▸ **Saved entries**:
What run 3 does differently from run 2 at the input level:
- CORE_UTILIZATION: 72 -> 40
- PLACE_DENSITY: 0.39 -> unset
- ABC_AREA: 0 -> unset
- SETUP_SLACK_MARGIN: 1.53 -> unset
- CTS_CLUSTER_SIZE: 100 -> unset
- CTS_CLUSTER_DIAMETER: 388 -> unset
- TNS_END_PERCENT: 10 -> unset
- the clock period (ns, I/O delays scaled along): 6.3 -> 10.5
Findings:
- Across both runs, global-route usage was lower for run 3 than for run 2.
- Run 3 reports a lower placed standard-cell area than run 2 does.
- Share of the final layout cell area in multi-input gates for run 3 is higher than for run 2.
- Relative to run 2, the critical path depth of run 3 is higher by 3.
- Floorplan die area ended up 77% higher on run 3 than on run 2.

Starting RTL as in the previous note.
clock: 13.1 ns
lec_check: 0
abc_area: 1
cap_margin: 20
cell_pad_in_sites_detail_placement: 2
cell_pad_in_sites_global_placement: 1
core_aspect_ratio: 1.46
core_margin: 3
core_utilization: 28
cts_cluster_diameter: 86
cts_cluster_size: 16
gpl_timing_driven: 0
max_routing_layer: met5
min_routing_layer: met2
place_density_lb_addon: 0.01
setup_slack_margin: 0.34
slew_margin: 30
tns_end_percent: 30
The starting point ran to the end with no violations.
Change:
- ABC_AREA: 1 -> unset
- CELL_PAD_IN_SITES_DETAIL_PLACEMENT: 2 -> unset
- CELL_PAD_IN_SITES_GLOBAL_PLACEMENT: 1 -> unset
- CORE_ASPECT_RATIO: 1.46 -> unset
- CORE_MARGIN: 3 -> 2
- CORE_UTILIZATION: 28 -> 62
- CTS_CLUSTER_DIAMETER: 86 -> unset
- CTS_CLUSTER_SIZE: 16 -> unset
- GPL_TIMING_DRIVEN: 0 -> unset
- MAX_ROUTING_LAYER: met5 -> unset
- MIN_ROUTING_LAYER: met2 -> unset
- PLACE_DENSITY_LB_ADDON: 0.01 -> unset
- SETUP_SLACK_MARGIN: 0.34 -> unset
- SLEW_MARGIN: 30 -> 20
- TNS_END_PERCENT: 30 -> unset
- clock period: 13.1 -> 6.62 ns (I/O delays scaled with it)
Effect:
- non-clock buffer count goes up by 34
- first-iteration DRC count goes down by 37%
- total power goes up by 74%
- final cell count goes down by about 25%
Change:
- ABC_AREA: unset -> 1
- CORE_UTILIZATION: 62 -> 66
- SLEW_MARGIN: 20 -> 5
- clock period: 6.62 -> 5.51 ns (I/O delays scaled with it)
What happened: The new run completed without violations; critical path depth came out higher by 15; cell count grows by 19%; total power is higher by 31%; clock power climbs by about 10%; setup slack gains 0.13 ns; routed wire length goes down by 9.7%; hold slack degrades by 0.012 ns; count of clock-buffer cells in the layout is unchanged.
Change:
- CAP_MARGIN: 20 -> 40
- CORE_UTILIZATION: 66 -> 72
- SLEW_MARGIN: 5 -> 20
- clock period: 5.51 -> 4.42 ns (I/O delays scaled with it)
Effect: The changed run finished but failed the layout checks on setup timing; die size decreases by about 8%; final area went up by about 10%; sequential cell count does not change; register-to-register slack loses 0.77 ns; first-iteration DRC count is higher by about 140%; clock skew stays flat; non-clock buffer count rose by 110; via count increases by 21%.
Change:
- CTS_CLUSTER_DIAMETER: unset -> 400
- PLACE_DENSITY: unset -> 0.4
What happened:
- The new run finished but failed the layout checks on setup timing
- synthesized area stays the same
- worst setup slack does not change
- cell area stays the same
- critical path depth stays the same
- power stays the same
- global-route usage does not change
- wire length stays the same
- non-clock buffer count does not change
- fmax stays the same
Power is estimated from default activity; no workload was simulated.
==> flow/design.v <==
`timescale 1ns / 1ps
module division_float_32(clock, start, operand1, operand2, result, finish, illegal);
	input clock;  
	input start;  
	input [31:0] operand1, operand2;  
	output reg [31:0] result;  
	output reg finish;  
	output illegal;  
	reg [7:0] exponent;
	reg [23:0] significand1, significand2;
	reg [95:0] temp_operand1, temp_operand2;  
	reg [95:0] sub_result;
	reg [5:0] step;  
	always @(posedge clock) begin  
		if(start) begin
			significand1 = {1'b1, operand1[22:0]};
			significand2 = {1'b1, operand2[22:0]};
			temp_operand1 = {significand1, 24'b0};  
			temp_operand2 = {significand2, 48'b0};  
			finish = 0;
			step = 0;
		end
		if(step == 48) begin  
			sub_result = temp_operand1;  
			exponent = 127 + operand1[30:23] - operand2[30:23];
			if(sub_result[72:48] * 2 > significand2) begin
				sub_result = sub_result + 1;
			end
			if(sub_result[24]) begin
				result[22:0] = sub_result[23:1];
			end else begin
				exponent = exponent - 1;
				result[22:0] = sub_result[22:0];
			end
			if((127 + operand1[30:23]) < operand2[30:23]) begin
				exponent = 0;
			end
			result[31] = operand1[31] ^ operand2[31];
			result[30:23] = exponent;
			if(operand1 == 0) result = 0;
			finish = 1;
		end else begin  
			temp_operand1 = temp_operand1 << 1;  
			if (temp_operand1 >= temp_operand2) temp_operand1 = temp_operand1 - temp_operand2 + 1;
			step = step + 1;  
		end
	end
	assign illegal = (operand2 == 0) ? 1 : 0;  
endmodule
clock: 6.83 ns
lec_check: 0
abc_area: 0
cap_margin: 20
cell_pad_in_sites_detail_placement: 0
core_aspect_ratio: 0.89
core_margin: 2
core_utilization: 72
cts_cluster_size: 52
max_routing_layer: met5
place_density: 0.65
slew_margin: 20
tns_end_percent: 50
run.sh (not shown) runs the stock make flow with config.mk's settings and CLKGATE_MAP_FILE=.
Edit:
Settings changed: CORE_UTILIZATION 72 to 70, CTS_CLUSTER_SIZE 52 to 36, PLACE_DENSITY 0.65 to default.
Clock period 6.83 ns to 4.01 ns, I/O delays scaled along.
- Now the flow aborted during 4_1_cts on DPL-0038
- die area rose by 2.8%
- synthesized cell count is unchanged
- area after synthesis stays the same
Edit:
Settings changed: CAP_MARGIN 20 to 5, CORE_UTILIZATION 70 to 63, CTS_CLUSTER_SIZE 36 to default, PLACE_DENSITY from default to 0.57, TNS_END_PERCENT 50 to 5.
Clock period 4.01 ns to 5.57 ns, I/O delays scaled along.
This time the run completed without violations.
Area after synthesis does not change.
Synthesized cell count stays the same.
Die size rose by 11%.
Edit:
Settings changed: ABC_AREA 0 to default, CAP_MARGIN 5 to 20, CELL_PAD_IN_SITES_DETAIL_PLACEMENT 0 to default, CORE_ASPECT_RATIO 0.89 to default, CORE_UTILIZATION 63 to 33, MAX_ROUTING_LAYER met5 to default, PLACE_DENSITY 0.57 to default, TNS_END_PERCENT 5 to default.
Clock period 5.57 ns to 5.05 ns, I/O delays scaled along.
What happened: Via count rose slightly; global-route usage fell by 15 points; sequential power rose by roughly a tenth; worst setup slack degrades by 0.42 ns; wire length rose by a few percent; power rose by about a fifth; hold slack hardly moves.
Edit:
Settings changed: CORE_UTILIZATION 33 to 68, CTS_CLUSTER_SIZE from default to 62, SETUP_SLACK_MARGIN from default to 0.76.
Clock period 5.05 ns to 4.98 ns, I/O delays scaled along.
=>
- final cell count shrinks by 14%
- critical path depth shrinks by 3
- clock power shrinks by 10%
- combinational power grows by about 10%
- design area grows by 1.1%
- power grows by 7.7%
- global-route usage grows by 20 points

---

Setup of tundra:
RTL: the design.v shown in full above, as it stands there.
Settings: LEC_CHECK=0, CAP_MARGIN=20, CORE_MARGIN=2, CORE_UTILIZATION=66, SLEW_MARGIN=20; clock period 4.07 ns.
tundra did not finish; a tool error ended it in global routing.
Input-level comparison between xenon and tundra:
Settings: CORE_UTILIZATION now 68, was 66; PLACE_DENSITY now 0.41, previously not set; the clock period (ns, I/O delays scaled along) now 5.8, was 4.07.
Notes after the runs:
xenon: flow completed, timing, DRC and antenna clean
In xenon, the post-placement setup slack came out 1.08 ns above the value in tundra.
Changes observed in xenon relative to tundra: H-tree level count closely matched the old numbers, chip height down about 1.4%, core utilization before placement up 2.2 points.
On tally of buffers added on design ports, xenon and tundra are neck and neck.
There was hardly any difference in flip-flop and latch count after synthesis between tundra and xenon.
The simple-gate portion of the synthesized area was comparable across xenon and tundra.
Die size: xenon and tundra compared, higher one is tundra
xenon vs tundra on final estimated routing congestion in global placement: xenon is the lower one.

▸ **ASSIGNMENT**: Set down, exactly as they appear above, all lines from the one that has "- global-route usage does not change" down to the one that has "- fmax stays the same", including those two and no others.

▸ **OUTPUT BELOW**:
- global-route usage does not change
- wire length stays the same
- non-clock buffer count does not change
- fmax stays the same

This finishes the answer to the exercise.